Por el lado legal, la mentira no es delito en nuestro código penal, excepto en varios casos muy concretos, como en un juicio, mientras que el demandado si tiene derecho a hacerlo en su defensa. ¿Es también lícito mentir en el ámbito político? El discípulo de Sócrates, Platón, escribió en La República: “si es adecuado que algunos hombres mientan, éstos serán los que gobiernan el Estado, y que frente a sus enemigos o frente a los ciudadanos mientan para beneficio del Estado; a todos los demás les estará vedado”; encima, ve el caso inverso como la peor de las faltas, que un particular engañe a los gobernantes. Recientemente hemos tenido varias polémicas por las mentiras en que han sido pillados varios de nuestros políticos y gobernantes, ya sea para justificar una acción, para difamar al adversario o para defenderse; mejor no pongamos ejemplos concretos. Personajes tan diversos como el pirata hecho sir Francis Drake, Napoleón, o el ministro de propaganda nazi Joseph Goebbels estaban de acuerdo en que de la mentira siempre algo queda, pese a que se descubra como tal, y así lo aprovecha nuestra clase política para usar la mentira como arma. Los políticos mienten a la ciudadanía de forma sistemática, y de modo paternalista cuando les interesa, Otto Von Bismarck dijo que “Nunca se miente más que después de una cacería, durante una guerra y antes de las elecciones”. En cierta manera es reflejo de nuestra forma de actuar, dado que vemos en nuestra sociedad la mentira y el engaño como un recurso más que utilizar sin pudor. Pío Baroja tenía claro que “a una colectividad se la engaña siempre mejor que a un (solo) hombre”. Caso aparte fue la recomendación del experto en epidemias Fernando Simón de que no era necesario emplear mascarilla para defendernos del coronavirus, es más, podía ser perjudicial por la falsa sensación de seguridad, afirmación que un par de meses después ha reconocido él mismo como falsa; al no haber mascarillas para todos prefirió tomarnos como imbéciles y poner en riesgo nuestra salud mintiéndonos. Ya lo dice el refranero español que antes se atrapa a un mentiroso que a un cojo.

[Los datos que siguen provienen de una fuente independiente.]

What follows belongs to an exercise in optimizing a design on an open flow for small area; a production flow would make more cautious choices.
In this exercise RTL edits were held to simulation tests only and were not proved equivalent to the original.

==> inputs of job 426 <==
// CORDIC_tanInv_sqrt
module CORDIC_tanInv_sqrt(
    output [15:0] X0,
    output [15:0] Y0,
    output [15:0] Z0,
    input  [15:0] Xin,
    input  [15:0] Yin,
    input  [15:0] Zin,
    input  clk
);
Settings: LEC_CHECK=0, CAP_MARGIN=20, CORE_MARGIN=2, CORE_UTILIZATION=30, SLEW_MARGIN=20, SYNTH_HIERARCHICAL=1; clock period 7.0 ns.
standard.sh (not shown) runs the stock make flow with config.mk's settings and CLKGATE_MAP_FILE= SYNTH_SCRIPT=/design/flow/synth_recipe.tcl, a recipe that flattens the netlist after the stock synthesis.
==> flow/flow/run.sh <==
#!/bin/bash
# Own flow: the standard layout with the smallest buffer as the port buffer and
# a clock tree without dummy loads.
set -euo pipefail
bash standard.sh BUFFER_PORTS_ARGS="-buffer_cell sky130_fd_sc_hd__buf_1" \
  CTS_ARGS="-sink_clustering_enable -repair_clock_nets -buf_list sky130_fd_sc_hd__clkbuf_4 -sink_clustering_size 10 -sink_clustering_max_diameter 40 -dont_use_dummy_load" finish > standard_flow.log 2>&1
==> inputs of job 1659, as changes to job 426 <==
==> flow/flow/run.sh (replaced) <==
#!/bin/bash
# Own flow: the standard layout with the smallest buffer as the port buffer and
# a clock tree without dummy loads.
set -euo pipefail
bash standard.sh BUFFER_PORTS_ARGS="-buffer_cell sky130_fd_sc_hd__buf_1" \
  CTS_ARGS="-sink_clustering_enable -repair_clock_nets -buf_list sky130_fd_sc_hd__clkbuf_4 -sink_clustering_size 12 -sink_clustering_max_diameter 40 -dont_use_dummy_load" finish > standard_flow.log 2>&1
Settings changed: CORE_UTILIZATION 30 to 45, CTS_BUF_LIST set to sky130_fd_sc_hd__clkbuf_4, CTS_CLUSTER_DIAMETER set to 40, CTS_CLUSTER_SIZE set to 10.
==> comparison table <==
metric	job 1659	job 426
Vias in the first global route	14,544	14,819
Clock Skew	0.117 ns	0.128 ns
Number of buffers outside the clock class in the layout	127	130
Total routed wire length on the met1 layer	14.6 mm	14.6 mm
Area of combinational cells with multiple inputs	12,900 sq um	12,900 sq um
Final critical-path setup slack	0.220 ns	0.231 ns
Horizontal die dimension	264 um	323 um
CP Launch Point	y10_15	e1_15
Total die area	69,900 sq um	104,000 sq um
Worst r2r src	y10_15	e1_15
CP Buf/Inv Count	0	2
End of the worst hold path	z9_4	zo_3
Clock latency at the later pin of the worst-skew pair	0.89 ns	0.90 ns
Fmax	147 MHz	148 MHz
CP Data Arrival Time	7.51 ns	7.55 ns
Metal3 WL	1.69 mm	1.78 mm
Effective utilization at floorplan	0.454	0.304
Fin nets	2,664	2,667
Count of TritonRoute iterations in the first routing pass	4	3
Run status	complete, no violations	complete, no violations
Aggregate global-route resource usage	0.123	0.0813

Sin embargo, en la política, en la cosa pública, debemos exigir ejemplaridad. La regeneración de la política que inició UPYD quedó en nada tras la irrupción de los proyectos de Ciudadanos y Podemos, ambos una sombra de lo que proponían por la ambición y la avaricia respectiva de sus líderes. En otros países la mentira es tomada como una falta mucho más grave que en el nuestro. A Bill Clinton se le realizó un impeachment, proceso único por el que se puede destituir al presidente de EEUU solamente por mentir acerca de su affaire con Mónica Lewinsky. Inimaginable aquí en España que se pueda juzgar y destituir a un político por haber mentido; menos todavía que dimita motu propio. Conocido fue el caso de un ministro en Alemania que dimitió cuando le pillaron mintiendo en el currículum. Hubo un partido que propuso al congreso de los diputados que mentir en sede parlamentaria fuera delito, aunque el resto de partidos votaron en contra, busquen ustedes mismos cual fue. De las decenas de citas célebres existentes sobre la mentira me quedo con una de Nietzsche para terminar: “lo que me entristece no es que me hayas mentido, sino que ya nunca más podré confiar en ti”. Sobre la bondad o maldad de la mentira, al igual que Sócrates, solo sé que no sé nada, pues como dijo el poeta Ramón de Campoamor: “y es que en este mundo traidor, no hay verdad ni mentira: todo es según el cristal con que se mira”.